2011 - An Emotional Year

I can't believe 2011 has come and gone.  Part of me is sad that my first full year as a mom is coming to a close however, there is a bigger part of me that is ready to tell this year "so long".

When I reflect back on 2011, my mind is filled with tests, medical procedures, worry, chemotherapy, a life saving bone marrow transplant, more worry, and even more medical procedures.  To say this has been the hardest year of my life would be an understatement. 

Thankfully, we also made some incredible memories as we watched our 4 month old change and grow into a precious, curious 16 month old!  I find myself reflecting, and searching for blog posts to relive the year. 

So, here is a recap of our 2011!

We kicked the year off with a Bulldog bowl game win!  Kate was the cutest little bulldog and loved cheering for her team!  Kate learned how to sit up, attempted cereal for the first time, and made the transition to her nursery and crib after 5 months in our room!

January also brought about Kate's first surgery to investigate her blood issues.  She had her first of several bone marrow biopsies.  Unfortunately, the biopsy in January did not really tell us anything and simply kicked off more testing.  I didn't blog about our journey to Kate's diagnosis but, the fact that we started our year in the OR was very telling to how hard, physically and emotionally, 2011 would be for our family.  I wrote a post about my feelings regarding my 4 month old being "put under" but never posted it.  I finally clicked post today as I really want my emotions and feelings regarding Kate's situation to be documented.  Reading that post shows just how naive Alex and I were.  I literally wrote "what if she has to go through horrible treatment to get better?" Clearly I had no clue what year would actually bring...

February was my last month as a stay at home mom (or so I thought - again, man was I clueless as to what this year would bring).  We enjoyed Gymboree class with friends, started the nanny search, celebrated Valentines day, realized our sweet girl wanted to be on the go early, visited the butterfly garden, enjoyed the beautiful Houston weather, and welcomed the Trail Riders to town to kick off the Houston Rodeo!  We also started our regular ER visits due to fever (thanks to a neutropenic baby) and spent at least 2-3 days a week at the Texas Children's Cancer Center working with our wonderful hematologist as we continued to search for the cause of Kate's extremely low ANC and platelets. 

I suited up (literally) and headed back to my 40th floor Downtown office in March.  I survived - and actually enjoyed being part time!  Kate visited the animals at the Rodeo, learned all about Mardi Gras from her native NOLA momma, remained a horrible sleeper, and made several trips to the Houston Zoo! March still did not bring us any answers on the medical front - we continued to make many visits to TCH, search for answers, and pray that it wasn't anything major.
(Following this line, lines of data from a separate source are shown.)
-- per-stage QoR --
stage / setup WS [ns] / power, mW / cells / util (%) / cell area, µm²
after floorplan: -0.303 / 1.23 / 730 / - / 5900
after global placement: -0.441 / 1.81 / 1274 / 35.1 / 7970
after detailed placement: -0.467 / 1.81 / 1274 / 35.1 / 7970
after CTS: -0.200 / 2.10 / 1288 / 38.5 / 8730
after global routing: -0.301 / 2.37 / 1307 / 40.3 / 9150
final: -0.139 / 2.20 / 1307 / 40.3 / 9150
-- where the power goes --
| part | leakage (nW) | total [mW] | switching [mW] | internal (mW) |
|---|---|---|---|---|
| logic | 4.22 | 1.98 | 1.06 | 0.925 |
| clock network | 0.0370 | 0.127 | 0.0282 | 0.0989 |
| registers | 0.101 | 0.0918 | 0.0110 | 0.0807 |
`config.mk`:
```
export PLATFORM = sky130hd
export DESIGN_NAME = lvl_irq_ctrl
export DESIGN_NICKNAME = d
export VERILOG_FILES = /design/src/rtl/lvl_irq_pkg.sv /design/src/rtl/irq_ctl_regs.sv /design/src/rtl/irq_ctl_route.sv /design/src/rtl/irq_ctl_outreg.sv /design/src/rtl/lvl_irq_ctrl.sv
export SDC_FILE = /design/constraint.sdc
export NUM_CORES = 1
export LEC_CHECK = 0
export CAP_MARGIN = 20
export CORE_ASPECT_RATIO = 1.1
export CORE_MARGIN = 3
export CORE_UTILIZATION = 35
export CTS_CLUSTER_DIAMETER = 100
export DETAILED_ROUTE_END_ITERATION = 6
export DONT_BUFFER_PORTS = 1
export PLACE_DENSITY_LB_ADDON = 0.12
export SYNTH_ARGS = -nofsm -noshare
export SYNTH_HDL_FRONTEND = slang
export SYNTH_SLANG_ARGS = --single-unit
```
`constraint.sdc`:
```
create_clock -name clk -period 2.8 [get_ports clk]
set_clock_uncertainty 0.05 [all_clocks]
set_input_delay 0.14 -clock clk [delete_from_list [all_inputs] [get_ports clk]]
set_output_delay 0.14 -clock clk [all_outputs]
set_load 0.01 [all_outputs]
```
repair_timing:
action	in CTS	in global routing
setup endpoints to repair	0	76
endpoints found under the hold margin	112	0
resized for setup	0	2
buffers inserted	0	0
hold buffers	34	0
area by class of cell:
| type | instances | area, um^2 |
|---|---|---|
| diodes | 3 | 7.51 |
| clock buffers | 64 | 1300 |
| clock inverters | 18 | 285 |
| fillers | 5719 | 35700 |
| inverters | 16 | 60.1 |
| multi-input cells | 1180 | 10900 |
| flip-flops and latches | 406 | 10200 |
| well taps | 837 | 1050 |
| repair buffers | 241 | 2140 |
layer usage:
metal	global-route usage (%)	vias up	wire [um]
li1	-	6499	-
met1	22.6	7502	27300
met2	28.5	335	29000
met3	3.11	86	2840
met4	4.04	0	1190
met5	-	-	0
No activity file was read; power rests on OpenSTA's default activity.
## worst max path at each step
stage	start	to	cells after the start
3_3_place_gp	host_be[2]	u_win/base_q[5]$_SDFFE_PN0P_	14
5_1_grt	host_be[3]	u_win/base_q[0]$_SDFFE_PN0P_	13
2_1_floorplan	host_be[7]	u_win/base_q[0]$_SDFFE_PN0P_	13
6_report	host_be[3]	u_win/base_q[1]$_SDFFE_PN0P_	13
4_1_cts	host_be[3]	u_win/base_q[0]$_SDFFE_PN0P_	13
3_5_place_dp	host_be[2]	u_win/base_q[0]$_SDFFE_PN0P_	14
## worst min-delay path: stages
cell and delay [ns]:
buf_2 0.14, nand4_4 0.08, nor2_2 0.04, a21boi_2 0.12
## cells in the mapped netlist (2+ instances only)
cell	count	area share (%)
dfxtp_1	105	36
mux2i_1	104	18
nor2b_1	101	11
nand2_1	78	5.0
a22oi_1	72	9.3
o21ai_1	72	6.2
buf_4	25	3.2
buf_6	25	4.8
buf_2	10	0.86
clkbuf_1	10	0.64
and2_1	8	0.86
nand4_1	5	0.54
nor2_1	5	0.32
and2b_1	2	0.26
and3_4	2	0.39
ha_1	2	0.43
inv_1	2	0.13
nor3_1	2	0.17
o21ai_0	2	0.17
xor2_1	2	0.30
**src/rtl/esc_frame_enc.sv**
```systemverilog
module esc_frame_enc #(
  parameter int MAX_PAYLOAD = 32,
  parameter bit ALIGN_EN    = 1'b1
) (
  input  logic       clk,
  input  logic       rst_n,
  input  logic       s_valid,
  output logic       s_ready,
  input  logic [7:0] s_data,
  input  logic       s_last,
  output logic       m_valid,
  input  logic       m_ready,
  output logic [7:0] m_data
);
  localparam int CW = $clog2(MAX_PAYLOAD + 1);
  localparam int AW = (MAX_PAYLOAD > 1) ? $clog2(MAX_PAYLOAD) : 1;

  typedef enum logic [2:0] {S_FILL, S_SOP, S_CHM, S_CHN, S_DATA, S_PAD, S_EOP, S_TAIL} st_t;

  st_t           st;
  logic [7:0]    mem [MAX_PAYLOAD];
  logic [CW-1:0] cnt, rd;
  logic [1:0]    sum, pad;
  logic          esc_ph;

  function automatic logic is_pkt(input logic [7:0] b);
    return (b == 8'h7A) || (b == 8'h7B) || (b == 8'h7C) || (b == 8'h7D);
  endfunction
  function automatic logic is_phy(input logic [7:0] b);
    return (b == 8'h4A) || (b == 8'h4D);
  endfunction

  wire acc  = s_valid && s_ready;
  wire fire = m_valid && m_ready;

  assign s_ready = (st == S_FILL);
  assign m_valid = (st != S_FILL);

  wire [AW-1:0] tail_idx = AW'(cnt - CW'(1));
  wire [7:0]    cur      = (st == S_TAIL) ? mem[tail_idx] : mem[AW'(rd)];
  wire          cur_pkt  = is_pkt(cur);
  wire          cur_phy  = is_phy(cur);
  wire          done_b   = esc_ph || !(cur_pkt || cur_phy);
  wire [7:0]    byte_out = esc_ph  ? (cur ^ 8'h20) :
                           cur_pkt ? 8'h7D :
                           cur_phy ? 8'h4D : cur;

  wire [1:0] sum_n    = sum + ((is_pkt(s_data) || is_phy(s_data)) ? 2'd2 : 2'd1);
  wire       pad_any  = ALIGN_EN && (pad != 2'd0);
  st_t       after_dt;
  assign after_dt = pad_any ? S_PAD : S_EOP;
  wire       frame_end = fire && (st == S_TAIL) && done_b;

  always_comb begin
    case (st)
      S_SOP:          m_data = 8'h7A;
      S_CHM:          m_data = 8'h7C;
      S_CHN:          m_data = 8'h00;
      S_PAD:          m_data = 8'h4A;
      S_EOP:          m_data = 8'h7B;
      S_DATA, S_TAIL: m_data = byte_out;
      default:        m_data = 8'h00;
    endcase
  end

  always_ff @(posedge clk) begin
    if (acc) mem[AW'(cnt)] <= s_data;
  end

  always_ff @(posedge clk) begin
    if (!rst_n) begin
      st     <= S_FILL;
      cnt    <= '0;
      rd     <= '0;
      sum    <= '0;
      pad    <= '0;
      esc_ph <= 1'b0;
    end else if (acc) begin
      cnt <= cnt + CW'(1);
      sum <= sum_n;
      if (s_last || cnt == CW'(MAX_PAYLOAD - 1)) begin
        st  <= S_SOP;
        pad <= 2'd0 - sum_n;
      end
    end else if (fire) begin
      case (st)
        S_SOP: st <= S_CHM;
        S_CHM: st <= S_CHN;
        S_CHN: begin
          rd <= '0;
          st <= (cnt > CW'(1)) ? S_DATA : after_dt;
        end
        S_DATA: begin
          if (done_b) begin
            esc_ph <= 1'b0;
            rd     <= rd + CW'(1);
            if (rd == cnt - CW'(2)) st <= after_dt;
          end else begin
            esc_ph <= 1'b1;
          end
        end
        S_PAD: begin
          pad <= pad - 2'd1;
          if (pad == 2'd1) st <= S_EOP;
        end
        S_EOP: st <= S_TAIL;
        S_TAIL: begin
          if (done_b) begin
            esc_ph <= 1'b0;
            st     <= S_FILL;
            cnt    <= '0;
            sum    <= '0;
          end else begin
            esc_ph <= 1'b1;
          end
        end
        default: st <= S_FILL;
      endcase
    end
  end

  logic [1:0] ocnt;
  always_ff @(posedge clk) begin
    if (!rst_n)         ocnt <= '0;
    else if (frame_end) ocnt <= '0;
    else if (fire)      ocnt <= ocnt + 2'd1;
  end


  hdr_order_chk: assert property (@(posedge clk) disable iff (!rst_n)
    (fire && st == S_SOP) |=> (m_valid && m_data == 8'h7C));


  pkt_esc_chk: assert property (@(posedge clk) disable iff (!rst_n)
    (fire && m_data == 8'h7D) |=> (m_valid && (m_data == 8'h5A || m_data == 8'h5B ||
                                               m_data == 8'h5C || m_data == 8'h5D)));


  phy_esc_chk: assert property (@(posedge clk) disable iff (!rst_n)
    (fire && m_data == 8'h4D) |=> (m_valid && (m_data == 8'h6A || m_data == 8'h6D)));


  eop_tail_chk: assert property (@(posedge clk) disable iff (!rst_n)
    (fire && m_data == 8'h7B) |=> (m_valid && m_data != 8'h4A && m_data != 8'h7B));


  align_len_chk: assert property (@(posedge clk) disable iff (!rst_n)
    (ALIGN_EN && frame_end) |-> (ocnt == 2'd3));


  stall_hold_chk: assert property (@(posedge clk) disable iff (!rst_n)
    (m_valid && !m_ready) |=> (m_valid && $stable(m_data)));


  no_overflow_chk: assert property (@(posedge clk) disable iff (!rst_n)
    cnt <= CW'(MAX_PAYLOAD));
endmodule

```
[config.mk]
export PLATFORM = sky130hd
export DESIGN_NAME = imc_top
export DESIGN_NICKNAME = d
export VERILOG_FILES = /design/src/rtl/imc_pkg.sv /design/src/rtl/imc_bound.sv /design/src/rtl/imc_seq.sv /design/src/rtl/imc_regfile.sv /design/src/rtl/imc_top.sv
export SDC_FILE = /design/constraint.sdc
export NUM_CORES = 1
export LEC_CHECK = 0
export ABC_AREA = 1
export BUFFER_PORTS_ARGS = -buffer_cell sky130_fd_sc_hd__buf_2
export CAP_MARGIN = 20
export CORE_ASPECT_RATIO = 0.75
export CORE_MARGIN = 5
export CORE_UTILIZATION = 49
export DETAILED_ROUTE_END_ITERATION = 8
export GPL_TIMING_DRIVEN = 0
export PLACE_DENSITY = 0.92
export SYNTH_ARGS = -nofsm -noshare
export SYNTH_HDL_FRONTEND = slang
export SYNTH_SLANG_ARGS = --single-unit
[constraint.sdc]
create_clock -name clk -period 2.2 [get_ports clk]
set_clock_uncertainty 0.05 [all_clocks]
set_input_delay 0.33 -clock clk [delete_from_list [all_inputs] [get_ports clk]]
set_output_delay 0.33 -clock clk [all_outputs]
set_load 0.02 [all_outputs]
[src/rtl/imc_pkg.sv]
package imc_pkg;
  typedef enum logic [1:0] {
    ST_IDLE  = 2'd0,
    ST_CHECK = 2'd1,
    ST_REQ   = 2'd2
  } imc_state_t;

  localparam int DIR_BIT    = 0;
  localparam int BUSY_BIT   = 1;
  localparam int ERR_LSB    = 2;
  localparam int ERR_W      = 2;
  localparam int ADDR_LSB   = 8;

  localparam logic [ERR_W-1:0] ERR_NONE  = 2'd0;
  localparam logic [ERR_W-1:0] ERR_RANGE = 2'd1;
endpackage

[src/rtl/imc_bound.sv]
module imc_bound #(
  parameter int AW        = 10,
  parameter int MEM_DEPTH = 800
) (
  input  logic [AW-1:0] addr,
  output logic          in_range
);
  localparam longint SPAN = longint'(1) << AW;

  generate
    if (MEM_DEPTH >= SPAN) begin : g_full
      assign in_range = 1'b1;
    end else begin : g_cmp
      localparam logic [AW-1:0] LIMIT = AW'(MEM_DEPTH);
      assign in_range = (addr < LIMIT);
    end
  endgenerate
endmodule

[src/rtl/imc_seq.sv]
module imc_seq
  import imc_pkg::*;
(
  input  logic clk,
  input  logic rst_n,
  input  logic accept,
  input  logic in_range,
  input  logic mem_ready,
  output logic busy,
  output logic mem_valid,
  output logic fin_ok,
  output logic fin_err
);
  imc_state_t state_q, state_d;

  always_comb begin
    state_d = state_q;
    case (state_q)
      ST_IDLE:  if (accept) state_d = ST_CHECK;
      ST_CHECK: state_d = in_range ? ST_REQ : ST_IDLE;
      ST_REQ:   if (mem_ready) state_d = ST_IDLE;
      default:  state_d = ST_IDLE;
    endcase
  end

  always_ff @(posedge clk or negedge rst_n) begin
    if (!rst_n) state_q <= ST_IDLE;
    else        state_q <= state_d;
  end

  assign busy      = (state_q != ST_IDLE);
  assign mem_valid = (state_q == ST_REQ);
  assign fin_ok    = mem_valid && mem_ready;
  assign fin_err   = (state_q == ST_CHECK) && !in_range;

  // a pending request waits for the memory
  a_r6_wait_held: assert property (@(posedge clk) disable iff (!rst_n)
    (mem_valid && !mem_ready) |=> mem_valid);

  // handshake ends the busy phase
  a_r7_busy_clear: assert property (@(posedge clk) disable iff (!rst_n)
    (mem_valid && mem_ready) |=> !busy);

  // failed bound check ends busy without a request
  a_r4_abort: assert property (@(posedge clk) disable iff (!rst_n)
    fin_err |=> (!busy && !mem_valid));
endmodule

[src/rtl/imc_regfile.sv]
module imc_regfile
  import imc_pkg::*;
#(
  parameter int AW = 10,
  parameter int DW = 16,
  parameter int HW = 32
) (
  input  logic             clk,
  input  logic             rst_n,
  input  logic             cmd_wr,
  input  logic             data_wr,
  input  logic [HW-1:0]    wdata,
  input  logic             fin_ok,
  input  logic             fin_err,
  input  logic [DW-1:0]    mem_rdata,
  output logic [AW-1:0]    addr_q,
  output logic             dir_q,
  output logic [ERR_W-1:0] err_q,
  output logic [DW-1:0]    data_q
);
  always_ff @(posedge clk or negedge rst_n) begin
    if (!rst_n) begin
      addr_q <= '0;
      dir_q  <= 1'b0;
      err_q  <= ERR_NONE;
      data_q <= '0;
    end else begin
      if (cmd_wr) begin
        addr_q <= wdata[ADDR_LSB +: AW];
        dir_q  <= wdata[DIR_BIT];
      end
      if (data_wr) data_q <= wdata[DW-1:0];
      if (fin_err) begin
        err_q <= ERR_RANGE;
        if (dir_q) data_q <= '0;
      end
      if (fin_ok) begin
        err_q  <= ERR_NONE;
        addr_q <= addr_q + AW'(1);
        if (dir_q) data_q <= mem_rdata;
      end
    end
  end

  // address advances by one after a completed transfer
  a_r7_incr: assert property (@(posedge clk) disable iff (!rst_n)
    fin_ok |=> (addr_q == $past(addr_q) + AW'(1)));

  // aborted command keeps its address
  a_r4_keep_addr: assert property (@(posedge clk) disable iff (!rst_n)
    fin_err |=> ($stable(addr_q) && err_q == ERR_RANGE));
endmodule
April taught me the challenges of being a working mom - I was in the midst of quarterly stewardship reporting when Kate came down with strep throat.  It was a miserable week in our house - I worked 60+ hours (so much for part time) and cuddled a super sick baby.  We had amazing professional pictures made of Kate, she celebrated her first Easter and also decided that yoga would be a fun pastime!  In a last ditch effort to diagnose Kate, her doctors sent off genetic testing for several very rare disorders.  We were told "the chance of any of these being positive is extremely rare.  We just want to cover all of our bases."  Again, if we only knew what was to come...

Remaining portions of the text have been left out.